Nanoliposomes engineered to deliver therapeutic drugs that kill malignant cells

A new way to deliver cancer-fighting drugs using tiny particles made from lipids and chemotherapy drugs may have the power to knock out malignancies with a one-two punch. The strategy holds promise for patients with many different kinds of cancers.

“By combining ceramide with tamoxifen we've created a synergistic combination that we hope will effectively induce cell death in cancer models.”

In a collaboration between John Wayne Cancer Institute (JWCI), Penn State College of Medicine and the University of Connecticut, researchers are testing microscopic "nanoliposomes" engineered to deliver therapeutic drugs that can both kill malignant cells and cripple the cancer's ability to resist further attack.

For years, Myles C. Cabot, Ph.D., director of the Laboratory of Experimental Therapeutics at JWCI, has been studying ceramide, a waxy substance that occurs naturally in the body. Among its other biological roles, ceramide is part of a regulatory system that prevents cancer cells from growing and triggers cell death.

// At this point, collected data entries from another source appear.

$ cat src/rtl/alu_sequencer.sv
// alu_sequencer: command-side driver for the 8-bit accumulator ALU.
// Takes one op/operand command at a time and drives the ALU control ports.
// It waits ALU_LAT cycles after the ISSUE cycle, then captures the result and
// returns it on a valid/ready response stream. Only one command is ever in flight.
module alu_sequencer #(
  parameter int ALU_LAT = 1,
  parameter int W       = 8
) (
  input  logic         clk,
  input  logic         rst,
  input  logic         cmd_valid,
  output logic         cmd_ready,
  input  logic [2:0]   cmd_op,
  input  logic         cmd_load,
  input  logic [W-1:0] cmd_a,
  input  logic [W-1:0] cmd_b,
  output logic         alu_on,
  output logic [2:0]   alu_in_sel,
  output logic [W-1:0] alu_num1,
  output logic [W-1:0] alu_num2,
  output logic [6:0]   alu_out_sel,
  input  logic [W-1:0] alu_result,
  input  logic         alu_overflow,
  output logic         rsp_valid,
  input  logic         rsp_ready,
  output logic [W-1:0] rsp_data,
  output logic         rsp_err,
  output logic [7:0]   err_count,
  output logic         busy
);

  localparam logic [1:0] S_IDLE  = 2'd0;
  localparam logic [1:0] S_ISSUE = 2'd1;
  localparam logic [1:0] S_WAIT  = 2'd2;
  localparam logic [1:0] S_RESP  = 2'd3;

  localparam logic [2:0] OP_MULT  = 3'd6;
  localparam logic [2:0] OP_CLEAR = 3'd7;
  localparam logic [3:0] LAT_INIT = 4'(ALU_LAT);

  logic [1:0] state_reg;
  logic [2:0] op_reg;
  logic [3:0] cnt_reg;
  logic       accept;
  logic       rsp_fire;

  // Commands are taken only in IDLE, and never while reset is held.
  assign cmd_ready = (state_reg == S_IDLE) && !rst;
  assign alu_on    = !rst;
  assign busy      = (state_reg != S_IDLE);
  assign accept    = cmd_valid && cmd_ready;
  assign rsp_fire  = rsp_valid && rsp_ready;

  // Control FSM: the operand and selector registers double as the command latch.
  always_ff @(posedge clk) begin
    if (rst) begin
      state_reg   <= S_IDLE;
      op_reg      <= 3'd0;
      cnt_reg     <= 4'd0;
      alu_in_sel  <= 3'b000;
      alu_out_sel <= 7'd0;
      alu_num1    <= '0;
      alu_num2    <= '0;
      rsp_valid   <= 1'b0;
      rsp_data    <= '0;
      rsp_err     <= 1'b0;
      err_count   <= 8'd0;
    end else begin
      case (state_reg)
        S_IDLE: begin
          if (accept) begin
            op_reg    <= cmd_op;
            state_reg <= S_ISSUE;
            if (cmd_op == OP_CLEAR) begin
              alu_in_sel  <= 3'b100;
              alu_num1    <= '0;
              alu_num2    <= '0;
              alu_out_sel <= 7'd0;
            end else begin
              alu_in_sel  <= cmd_load ? 3'b010 : 3'b001;
              alu_num1    <= cmd_load ? cmd_a : '0;
              alu_num2    <= cmd_b;
              alu_out_sel <= 7'b1 << cmd_op;
            end
          end
        end
        S_ISSUE: begin
          // Input selector is a one-cycle strobe.
          alu_in_sel <= 3'b000;
          cnt_reg    <= LAT_INIT;
          if (op_reg == OP_CLEAR) begin
            // CLEAR has no ALU result to wait for.
            rsp_data  <= '0;
            rsp_err   <= 1'b0;
            rsp_valid <= 1'b1;
            state_reg <= S_RESP;
          end else begin
            state_reg <= S_WAIT;
          end
        end
        S_WAIT: begin
          cnt_reg <= cnt_reg - 4'd1;
          if (cnt_reg == 4'd1) begin
            // Counter reaches zero on this edge: capture, then release the ALU controls.
            rsp_data    <= alu_result;
            rsp_err     <= alu_overflow && (op_reg == OP_MULT);
            rsp_valid   <= 1'b1;
            alu_out_sel <= 7'd0;
            alu_num1    <= '0;
            alu_num2    <= '0;
            state_reg   <= S_RESP;
          end
        end
        S_RESP: begin
          if (rsp_fire) begin
            rsp_valid <= 1'b0;
            state_reg <= S_IDLE;
            if (rsp_err && (err_count != 8'hFF)) begin
              err_count <= err_count + 8'd1;
            end
          end
        end
        default: state_reg <= S_IDLE;
      endcase
    end
  end

endmodule

$ cat config.mk
export PLATFORM = sky130hd
export DESIGN_NAME = alu_sequencer
export DESIGN_NICKNAME = d
export VERILOG_FILES = /design/src/rtl/alu_sequencer.sv
export SDC_FILE = /design/constraint.sdc
export NUM_CORES = 1
export LEC_CHECK = 0
export BUFFER_PORTS_ARGS = -buffer_cell sky130_fd_sc_hd__buf_2
export CAP_MARGIN = 20
export CORE_MARGIN = 4
export CORE_UTILIZATION = 32
export DETAILED_ROUTE_END_ITERATION = 6
export HOLD_SLACK_MARGIN = 0.02
export PLACE_DENSITY_LB_ADDON = 0.12
export SLEW_MARGIN = 20
export SYNTH_ARGS = -nofsm -noshare
export SYNTH_HDL_FRONTEND = slang
export SYNTH_SLANG_ARGS = --single-unit
$ cat constraint.sdc
create_clock -name clk -period 1.8 [get_ports clk]
set_clock_uncertainty 0.05 [all_clocks]
set_input_delay 0.09 -clock clk [delete_from_list [all_inputs] [get_ports clk]]
set_output_delay 0.09 -clock clk [all_outputs]
set_load 0.1 [all_outputs]
## Word level (Yosys, flattened, before mapping)

Index checks and enable logic that the tools add are counted.

- Bits in registers: 53
- Output and inout bits: 47

- Add/sub/neg operators: 2
- Eq/ne operators: 12
- Shift-type cells: 1
- Muxes and demuxes: 32
- Reductions and logical operators: 19

Operators with widths:

| kind | number |
|---|---|
| $mux W8 | 8 |
| $pmux W8 S2 | 3 |
| $mux W7 | 3 |
| $pmux W7 S2 | 1 |
| $reduce_and A3 Y1 | 4 |
| $eq A3 B3 Y1 const B | 3 |
| $add A8 B1 Y8 const B | 1 |
| $mux W2 | 4 |
| $ne A2 B2 Y1 const B | 4 |
| $ne A8 B8 Y1 const B | 1 |
| $pmux W2 S4 | 1 |
| $pmux W4 S2 | 1 |
| $reduce_bool A2 Y1 | 4 |
| $shl A1 B3 Y7 const A | 1 |
| $mux W1 | 6 |
| $mux W3 | 2 |
| $pmux W3 S2 | 1 |
| $logic_and A1 B1 Y1 | 5 |
| $eq A2 B2 Y1 const B | 2 |
| $eq A4 B1 Y1 const B | 1 |
| $reduce_and A2 Y1 | 2 |
| $reduce_and A4 Y1 | 1 |
| $sub A4 B1 Y4 const B | 1 |
| $pmux W1 S3 | 1 |
| 5 further kinds | 5 |

## Longest topological paths before layout

Gate-level depths: netlist of run 1.

- Depth in word-level cells: 5
- Depth in mapped cells: 8
- Gate-level depth less buffers: 6

## Worst setup path before layout of run 1

No wires, ideal clock.

- Path type: reg2out
- Start point: register state_reg[0]
- End point: output port cmd_ready
- Data arrival time: 2.502 ns
- Data required time: 1.660 ns
- Setup slack: -0.842 ns
- Stages on the path, launching flop included: 5
- Buffers on the path: 0
- Cells stage by stage: dfxtp_1 inv_1 ha_1 inv_1 nor2_1

- Word-level cells in the longest chain between the ends: 2

RTL lines:

| item | line | text |
|---|---|---|
| start: declaration | 41 | `logic [1:0] state_reg;` |
| start signal: assignment | 57 | `state_reg <= S_IDLE;` |
| start signal: assignment | 73 | `state_reg <= S_ISSUE;` |
| start signal: assignment | 96 | `state_reg <= S_RESP;` |
| $logic_not A2 Y1 | 48 | `assign cmd_ready = (state_reg == S_IDLE) && !rst;` |
| $logic_and A1 B1 Y1 | 48 |  |
| end: declaration | 12 | `output logic cmd_ready,` |

Every way passes these cells.

## Worst setup path after layout of run 1

- Start point: register cnt_reg[1]
- End point: register state_reg[0]

- Word-level cells in the longest chain between the ends: 3

RTL lines:

| item | line | text |
|---|---|---|
| start: declaration | 43 | `logic [3:0] cnt_reg;` |
| start signal: assignment | 102 | `cnt_reg <= cnt_reg - 4'd1;` |
| $eq A4 B1 Y1 | 103 | `if (cnt_reg == 4'd1) begin` |
| $ne A2 B2 Y1 (no source line) | n/a |  |
| $reduce_and A3 Y1 (no source line) | n/a |  |
| end signal: assignment | 98 | `state_reg <= S_WAIT;` |
| end signal: assignment | 111 | `state_reg <= S_RESP;` |
| end signal: assignment | 117 | `state_reg <= S_IDLE;` |

Every way passes these cells.
A chain may end at the register's enable or synchronous reset.

==> summary by stage, run 1 <==
Yosys
In this run, synthesis inferred 0 flip-flops with an integrated enable. A synthesized cell averages between 8 and 9 um2. The netlist uses 42 different library cells.

The synthesis warning total is 0. Counting flops with an async set or reset pin after synthesis yields a share of 0%. Counting flops and latches in the post-synthesis netlist gives 53. The portion of the post-synthesis area used by sequential elements is about 45%. When the netlist entered floorplanning its net count stood at approximately 330. After synthesis the cells add up to 2380 um2. Synthesis produced a netlist whose cell count is ~280. Among all flip-flop cells after synthesis, the most frequent one is dfxtp_1.

Die
The floorplan die width is 94.2 um. The area of the core is roughly 7300 um2. The initialized floorplan defines 31 standard-cell rows. The number of top-level design ports is 80. For this configuration, the core starts out at a cell density of 32.8%. The full die area is 8880 um2. The die height is roughly 94 um.

Detailed routing
The count of nets left with antenna violations once routing finished came out at 0. The first TritonRoute pass finished after 4 iterations. The average wire per cell in the routed design is 12.9 um.

The total length of routed wires is ~6400 um. Using the TritonRoute via totals, the vias-per-cell ratio works out to 4.75. The total via count in the routed design is 2362. The DRC marker count from the first detailed-route iteration is 52. The number of remaining DRC errors is 0.

Setup path
The critical path capture point type is a register. Along the worst path, the maximum fanout reaches 4. The data arrival time of the critical path is approximately 2000 ps.

Counting both buffers and inverters, the worst setup path holds a total of 2. The sort of element at the start of the critical path is a register. The critical path class is register to register. The critical path goes through inv_2, ha_4, or3b_4, a222oi_1, buf_4, and4b_2, a211oi_2. The library cell contributing the largest single delay on the critical path is or3b_4. The family with the most delay on the worst path is simple AND/OR/NAND/NOR gates. At the worst endpoint, the required time is 1930 ps. The maximum cell stage delay along the critical path is around 400 ps. In this run the register-to-register setup slack is -70 ps.

Timing
Setup repair after global routing could not meet its margin everywhere. Headroom to the max-slew limit came out at 66.9%. The final-report setup violation count is 22. The time the worst path needs with I/O delays and setup is 1870 ps.

The hold violation count in the final report is 0. The worst path setup slack after routing is -73.9 ps. The number of pins with negative max-slew slack in the final report was 0.

Timing would allow up to 534 MHz. The setup TNS is -450 ps. The final critical-path share of the clock period is 104%. The worst-margin pin slew is 500 ps.

Outcome
The run finished, with violations left. The final reports fail on negative setup slack.

Clocking
The clock reaches the later pin of the worst-skew pair after 300 ps. The TritonCTS clock tree is done. The clock-pin slew of the registers on the worst-case setup and hold paths is 100 ps. The clock passes through at most 2 buffers. CTS saw 53 sinks.

In this run the number of H-tree levels came out at 2. The clock root buffer master is clkbuf_8. In this run, CTS created clock tree buffers numbering 5.

Finish
The net count reported at finish is 438. The repair_antennas step left the layout with diodes totalling 0. The layout filler cell count is 719. Leaving out fill and tap cells, the most frequent cell in the layout is buf_2. The area growth from synthesis to layout is 46.6%. In the layout the commonest cells are 77 x buf_2, 39 x dfxtp_1, 36 x nand2_1.

In the final layout, the share of cells above drive strength 1 is 36.4%.

Power and ir drop
Across the VDD grid, the largest voltage drop is 1.06 mV. For this design the static power due to leakage is 1.53 nW. The power per unit of standard cell area is 1380 nW/um2.

Hold path
The type of the worst min-delay path is input pin to register.

GRT
The number of antenna violations at the first check in global routing came to 0. The via count of the first global-routing pass came to 2344. The overall routing resource usage is 14.7%.

Entering global routing, the biggest net connects 44 pins. For this run the aggregate overflow at the end of global routing stands at 0. The first global-routing pass estimated 10500 um of wire.

Job
Max-cap violations in this run came to 0.

Placed design
After legalization and detailed placement, the total HPWL measured around 4400 um. Buffers placed on the I/O ports in this run total 79. The worst slack at placement is -74.5 ps. At the end of routability-driven placement, the weighted congestion stood at 0.781.
==> synthesized netlist by cell type, types with 5 or more instances <==
master    count  area share, %
nor2_1       27            4.3
and2_1       10            2.6
mux2i_1      12            5.0
inv_1         9            1.4
clkbuf_1     14            2.2
o21ai_0       5            1.1
nand3_1      25            5.3
nand2_1      36            5.7
a21oi_1      31            6.5
ha_1          8            4.2
dfxtp_1      53             45
nand4_1       5            1.3
==> stage by stage <==
stage	utilization (%)	hold slack [ps]	cells	area (um2)	power [W]
6_report	48.1	37.9	497	3490	0.00481
5_1_grt	48.1	43.7	497	3490	0.00509
4_1_cts	47.4	22.7	496	3440	0.00480
3_5_place_dp	42.2	304	465	3060	0.00369
3_3_place_gp	42.2	298	465	3060	0.00369
2_1_floorplan	-	139	284	2400	0.00303
==> power breakdown <==
group	switching [W]	internal, W
sequential	0.0000912	0.00131
combinational	0.00158	0.000869
clock	0.000404	0.000553
==> final timing paths <==
| kind | depth (start not counted) | start | endpoint |
|---|---|---|---|
| setup reg to reg | 7 | cnt_reg[1]$_SDFFE_PP0P_ | state_reg[0]$_SDFFE_PP0P_ |
| setup / recovery | 7 | cnt_reg[1]$_SDFFE_PP0P_ | state_reg[0]$_SDFFE_PP0P_ |
| hold reg to reg | 2 | alu_num2[2]$_SDFFE_PP0P_ | alu_num2[2]$_SDFFE_PP0P_ |
| hold / removal | 3 | cmd_op[1] | op_reg[1]$_SDFFE_PP0P_ |
==> timing repair <==
action	CTS	global route
pin swaps	5	13
cloned	3	0
gates resized for setup	10	12
endpoints found under the setup margin	24	38
hold buffers	18	0
endpoints found under the hold margin	18	0
setup buffers	2	1
==> cells by family (layout without fill, tap and decap cells) <==
kind of cell | after synthesis | count (layout) | synth area share, %
AO/OA/AOI/OAI | 53 | 53 | 13.9
XOR/XNOR | 1 | 1 | 0.368
adder cells (fa/ha/maj) | 8 | 8 | 4.21
buffers and inverters | 26 | 140 | 4.26
flip-flops | 53 | 53 | 44.6
multiplexers | 12 | 12 | 5.05
AND/OR/NAND/NOR | 131 | 131 | 27.7
==> per-layer routing <==
metal / wire (um) / GRT usage (%)
met1: 2990 / 17.8
met4: 65 / 4.93
met5: 0 / 0
met2: 3030 / 25.5
met3: 334 / 3.21
==> tightest hold or removal path: stages <==
cell and delay (ps):
buf_2 150, nand2_1 70, nand2_1 40
==> area by class of cell <==
cell class | count | area [um2] | share of cell area, %
clock buffer | 5 | 68.8 | 1.97
clock inverter | 3 | 65.1 | 1.86
inverter | 9 | 33.8 | 0.968
multi-input combinational | 205 | 1270 | 36.5
sequential | 53 | 1080 | 30.9
tap | 99 | 124 | 3.55
timing repair buffer | 123 | 845 | 24.2
Power figures use the tool's default switching activity.
==> run 2, diff against run 1 <==
==> constraint.sdc (replaced) <==
create_clock -name clk -period 1.8 [get_ports clk]
set_clock_uncertainty 0.05 [all_clocks]
set_input_delay 0.54 -clock clk [delete_from_list [all_inputs] [get_ports clk]]
set_output_delay 0.54 -clock clk [all_outputs]
set_load 0.1 [all_outputs]
==> summary by stage, run 2 (same netlist as run 1, synthesis figures left out) <==
Outcome
The flow ran to the end, but the final reports show violations. The checks that failed: negative setup slack.

Finish
The number of diodes added for antenna fixing is 0 (unchanged). The layout filler cell count is 736 (+2.4%). The register cell area after layout is 1080 um2 (+0.46%). The area growth from synthesis to layout is 41.5%. The total area of multi-input combinational cells is 1310 um2 (+2.6%).

The net count reported at finish is 424 (-3.2%). The area of all placed cells without fillers is 3370 um2 (-3.5%). The top cell types in the final layout, fill and taps aside, are 75 x buf_2, 39 x dfxtp_1, 35 x nand2_1.

The share of final-layout standard cells stronger than drive strength 1 is 40.2% (+3.8 points). The library cell used most frequently in the layout, excluding fill and tap cells, is buf_2.

Detailed routing
The number of remaining DRC errors was 0 (unchanged). The detailed-routing iteration count for the pre-antenna-repair pass is 4 (unchanged). The total length of routed wires is 6210 um (-3.3%). The total via count in the routed design is 2318 (-1.9%). The average wire per cell in the routed design is 12.9 um (-0.24%).

The average vias per placed instance is 4.81 (+1.2%). The DRC marker count from the first detailed-route iteration was 71 (+37%). The final antenna-violating net count is 0 (unchanged).

Die
The placement row count is 31 (unchanged). The area of the core is 7250 um2 (unchanged). The effective utilization at floorplan is 32.8% (unchanged).

The full die area is 8880 um2 (unchanged). The floorplan die width was 94.2 um (unchanged). The number of top-level design ports is 80 (unchanged). The die height is 94.2 um (unchanged).

Clocking
The TritonCTS clock tree is done. The TritonCTS sink count is 53 (unchanged). The H-tree depth reported by CTS is 2 (unchanged). The clock root buffer master is clkbuf_8. The number of buffers added by the clock tree synthesis step is 5 (unchanged).

The clock-pin slew of the registers on the worst-case setup and hold paths was 90 ps (about the same). The insertion delay of the later-clocked pin in the worst-skew pair is 300 ps (about the same). The maximum clock path buffer count was 2 (unchanged).

Setup path
The required arrival time at the worst endpoint is 1990 ps (+60 ps). The largest fanout on the critical path is 4 (unchanged). The data arrival time of the critical path is 2110 ps (+100 ps). The worst setup path is launched from a register.

The maximum cell stage delay along the critical path is 390 ps (about the same). The critical path class is register to register. The library cell contributing the largest single delay on the critical path is or3b_4. The critical path goes through inv_2, ha_4, or3b_4, buf_4, a221o_2, or2_2, a21oi_2. The critical path capture point type is a register.

Timing
Setup repair after global routing could not meet its margin everywhere. The setup TNS is -372 ps (+78.0 ps). The number of pins with negative max-slew slack in the final report is 0 (unchanged).

The worst-margin pin slew is 507 ps (+6.43 ps). The final critical-path share of the clock period is 107% (+3.0 points). The worst slew margin relative to its limit is 66.5% (-0.43 points).

The time the worst path needs with I/O delays and setup was 1930 ps (+54.3 ps). The final-report setup violation count is 5 (-77%). The maximum operating frequency came to 519 MHz (-2.8%). The hold violation count in the final report was 0 (unchanged). The worst path setup slack after routing is -128 ps (-54.3 ps).

GRT
The overall routing resource usage was 13.8% (-0.88 points). The total grt overflow is 0 (unchanged). The number of antenna violations at the first check in global routing came to 0 (unchanged).

The via count of the first global-routing pass came to 2057 (-12%). The wire length of the first global-routing pass is 9800 um (-6.8%). The largest net degree at the start of global routing was 33 (-25%).

Placed design
The number of buffers inserted by port buffering is 79 (unchanged). The area of placed instances is 3070 um2 (+0.33%). The final weighted congestion in routability-driven placement is 0.751 (-3.9%). The placed wire-length estimate after detailed placement is 4420 um (+0.18%).

Power and ir drop
The overall power after layout is 0.00479 W (-0.31%). The leakage power of the design was 1.45 nW (-5.2%). The worst vdd rail ir drop is 0.660 mV (-38%).

The power per unit of standard cell area is 1420 nW/um2 (+3.3%).

Job
The number of max-cap violations is 0 (unchanged).

Hold path
The tightest min-delay check is of the register to register type.
run 2: cell type report:
type | count | share of cell area [%]
Timing Repair Buffer | 109 | 20.9
Clock buffer | 5 | 2.04
Sequential cell | 53 | 32.2
Multi-Input combinational cell | 205 | 38.8
Tap cell | 99 | 3.68
Clock inverter | 2 | 1.04
Inverter | 9 | 1.37
run 2: layer usage:
metal / GRT usage (%) / wire (um)
met2: 23.5 / 3000
met1: 17.2 / 2800
met4: 4.33 / 77
met5: 0 / 0
met3: 3.21 / 333
run 2: report_power, final:
part / switching [W] / total [W] / internal [W]
clock network: 0.000387 / 0.000792 / 0.000405
logic: 0.00164 / 0.00259 / 0.000946
registers: 0.0000898 / 0.00141 / 0.00132
run 2: through the flow:
| stage | util (%) | hold slack [ps] | worst slack [ps] | instances |
|---|---|---|---|---|
| after floorplan | - | 411 | -478 | 284 |
| after global placement | 42.3 | 386 | 1.40 | 463 |
| after detailed placement | 42.3 | 390 | -18.6 | 463 |
| after CTS | 44.9 | 404 | -96.4 | 478 |
| after global routing | 46.4 | 417 | -189 | 482 |
| final | 46.4 | 399 | -128 | 482 |
run 2: worst paths after layout:
kind                             from                  endpoint  slack [ps]  cells past startpoint
max           cnt_reg[1]$_SDFFE_PP0P_    rsp_valid$_SDFFE_PP0P_        -130                      7
max reg2reg   cnt_reg[1]$_SDFFE_PP0P_    rsp_valid$_SDFFE_PP0P_        -130                      7
min          alu_num2[2]$_SDFFE_PP0P_  alu_num2[2]$_SDFFE_PP0P_         400                      2
min reg2reg  alu_num2[2]$_SDFFE_PP0P_  alu_num2[2]$_SDFFE_PP0P_         400                      2
run 2: timing repair:
| action | CTS | global route |
|---|---|---|
| endpoints found under the hold margin | 0 | 0 |
| endpoints found under the setup margin | 10 | 40 |
| hold buffers | 0 | 0 |
| pin swaps | 4 | 10 |
| buffers inserted | 7 | 3 |
| gates resized for setup | 9 | 20 |
| cloned | 1 | 1 |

Dr. Cabot's work centers on a soluble, short-chain version called C6-ceramide which enters cancer cells more easily than long-chain molecules. C6-ceramide has been shown to kill malignant cells, but eventually, the cells acquire the ability to chemically convert ceramide into an inactive form, allowing the cancer to start growing again.

This phenomenon, called chemotherapy resistance, occurs with many anticancer drugs, and is a major cause of treatment failure. Unfortunately, when a cancer returns, treatment is typically more complex and less effective, and patient outcomes are poorer. Combinations of chemotherapy drugs are often used to overcome this resistance.

Now, Dr. Cabot's lab is testing nanoliposomes, particles with diameters measured in billionths of a meter, in a two-part anticancer system. With an exterior coat of C6-ceramide, each particle is like a tiny bubble that can encapsulate other drugs inside itself. The researchers will fill the bubbles with tamoxifen, a well-known anticancer drug that prevents the unwanted conversion of ceramide into its inactive form. As C6-ceramide is relatively soluble, it dissolves, releasing the tamoxifen. The combination should effectively increase ceramide's residence time, allowing it to kill the cancer without being deactivated.

The world's most-prescribed breast cancer agent, tamoxifen is also effective in fighting certain other cancers as well. Recent laboratory studies show that nanoformulations of C6-ceramide with tamoxifen effectively inhibit growth of colon and breast cancer cells and acute myelogenous leukemia (AML).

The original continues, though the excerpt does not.